Today marks the centennial of the birth of movie star Coleen Gray (Doris Jensen, 1922-2015).

And yes the word “star” is used accurately here: Gray was top or second-billed in dozens of Hollywood features, several of which are well remembered even if she herself has become less so. One of my favorite of her performances was one of her first; she’s very affecting as Molly in the original (and best) version of the carny/con man drama Nightmare Alley (1947). Prior to this she had a major role in Howard Hawks western classic Red River, though that was not released until 1948. Other major stuff included Frank Capra’s Riding High (1950), the noir classic Kansas City Confidential (1952), and Stanley Kubrick’s The Killing (1956). Classic horror fans will know her from The Vampire (1957), The Leech Woman (1960), and The Phantom Planet (1961). Most of her films were noir pictures and westerns, however.
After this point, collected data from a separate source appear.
$ cat src/rtl/qdac_pkg.sv
package qdac_pkg;
   localparam int FRAME_W = 16;
   localparam int CH_N    = 4;
   localparam int SEL_W   = 2;
   localparam int FIELD_W = 12;

   typedef struct packed {
      logic [SEL_W-1:0]   chan;
      logic               run;
      logic               hold;
      logic [FIELD_W-1:0] code;
   } frame_t;
endpackage

$ cat src/rtl/qdac_sync.sv
module qdac_sync #(
   parameter int W = 1,
   parameter logic [W-1:0] RST_VAL = '0
) (
   input  logic         clk,
   input  logic         rst_n,
   input  logic [W-1:0] d,
   output logic [W-1:0] q
);
   logic [W-1:0] meta;

   always_ff @(posedge clk or negedge rst_n) begin
      if (!rst_n) begin
         meta <= RST_VAL;
         q    <= RST_VAL;
      end else begin
         meta <= d;
         q    <= meta;
      end
   end
endmodule

$ cat src/rtl/qdac_frame_rx.sv
module qdac_frame_rx
   import qdac_pkg::*;
(
   input  logic   clk,
   input  logic   rst_n,
   input  logic   sclk_s,
   input  logic   fsync_n_s,
   input  logic   din_s,
   output logic   done,
   output logic   abort,
   output frame_t word
);
   localparam int CNT_W = $clog2(FRAME_W);
   localparam logic [CNT_W-1:0] LAST = CNT_W'(FRAME_W - 1);

   logic               sclk_d;
   logic               fall;
   logic               locked;
   logic [CNT_W-1:0]   cnt;
   logic [FRAME_W-1:0] shreg;
   logic [FRAME_W-1:0] shnext;

   assign fall   = sclk_d & ~sclk_s;
   assign shnext = {shreg[FRAME_W-2:0], din_s};

   always_ff @(posedge clk or negedge rst_n) begin
      if (!rst_n) begin
         sclk_d <= 1'b0;
         locked <= 1'b0;
         cnt    <= '0;
         shreg  <= '0;
         word   <= '0;
         done   <= 1'b0;
         abort  <= 1'b0;
      end else begin
         sclk_d <= sclk_s;
         done   <= 1'b0;
         abort  <= 1'b0;
         if (fsync_n_s) begin
            if (cnt != '0 && !locked)
               abort <= 1'b1;
            cnt    <= '0;
            locked <= 1'b0;
         end else if (!locked && fall) begin
            shreg <= shnext;
            if (cnt == LAST) begin
               word   <= frame_t'(shnext);
               done   <= 1'b1;
               locked <= 1'b1;
               cnt    <= '0;
            end else begin
               cnt <= cnt + 1'b1;
            end
         end
      end
   end
endmodule

$ cat src/rtl/qdac_regbank.sv
module qdac_regbank
   import qdac_pkg::*;
#(
   parameter int DATA_W = 12
) (
   input  logic                     clk,
   input  logic                     rst_n,
   input  logic                     done,
   input  frame_t                   word,
   output logic [CH_N*DATA_W-1:0]   in_flat,
   output logic [CH_N*DATA_W-1:0]   out_flat,
   output logic                     power_dn
);
   localparam int DROP_W = FIELD_W - DATA_W;

   logic [DATA_W-1:0] code_new;
   logic [DATA_W-1:0] in_q  [CH_N];
   logic [DATA_W-1:0] out_q [CH_N];

   generate
      if (DROP_W == 0) begin : g_full
         assign code_new = word.code;
      end else begin : g_trim
         logic [DROP_W-1:0] unused_lsb;
         assign code_new   = word.code[FIELD_W-1 -: DATA_W];
         assign unused_lsb = word.code[DROP_W-1:0];
      end
   endgenerate

   generate
      for (genvar i = 0; i < CH_N; i++) begin : g_ch
         logic sel;
         assign sel = (word.chan == SEL_W'(i));

         always_ff @(posedge clk or negedge rst_n) begin
            if (!rst_n) begin
               in_q[i]  <= '0;
               out_q[i] <= '0;
            end else if (done) begin
               if (sel)
                  in_q[i] <= code_new;
               if (!word.hold)
                  out_q[i] <= sel ? code_new : in_q[i];
            end
         end

         assign in_flat[i*DATA_W +: DATA_W]  = in_q[i];
         assign out_flat[i*DATA_W +: DATA_W] = out_q[i];
      end
   endgenerate

   always_ff @(posedge clk or negedge rst_n) begin
      if (!rst_n)
         power_dn <= 1'b1;
      else if (done)
         power_dn <= ~word.run;
   end
endmodule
Underneath her dark, glamorous beauty Gray possessed a wholesome quality consonant with her origins as a midwestern farm girl. Of Danish stock, her childhood through her college years were spent in Nebraska and Minnesota, which adds a special sparkle to her screen debut, a walk-on in State Fair (1945).

Though one associates her with the ’40s and ’50s, Gray never actually retired until after the mid 1980s, though after 1960 most her work consisted of television guest shots. Appearances on western shows like Have Gun – Will Travel, Rawhide, and The Virginian made for a natural transition, but she also appeared on sitcoms like My Three Sons and cop shows like Ironside and McCloud. She also played supporting parts in minor movies during those last years, including John Guillermin’s P.J. (1968) with George Peppard, Gayle Hunnicutt, and Raymond Burr, and The Late Liz (1971) with Anne Baxter, Steve Forrest, James Gregory, and Jack Albertson.

Mother (1978) was an interesting little anomaly. Written and directed by a teenaged Brian Linette, it co-stars Gray and silent veteran Patsy Ruth Miller. The plot concerns Gray’s efforts to place the declining Miller into a home. Miller’s character’s insistence that she would rather attend the state fair (she is holding a ticket that is decades old) would have made this movie a nice symbolic bookend to Gray’s career, given where it started. But like the titular Mother, Gray wasn’t ready to “go gentle into that good night” and she did play a few more roles. Her last was a 1986 episode of Tales from the Darkside, which at least makes a nice bookend with Nightmare Alley.

From 1945 to 1949 Gray was married to Rod Amateau who later became a successful producer/writer/director whom we’ll be writing about subsequently as he had quite a unique body of work, with a unique talent for being associated with way-out clinkers. In 1952 she was romantically involved with John Payne, her co-star in Kansas City Confidential. She married two more times. She is also notable for being involved with various conservative and Christian causes.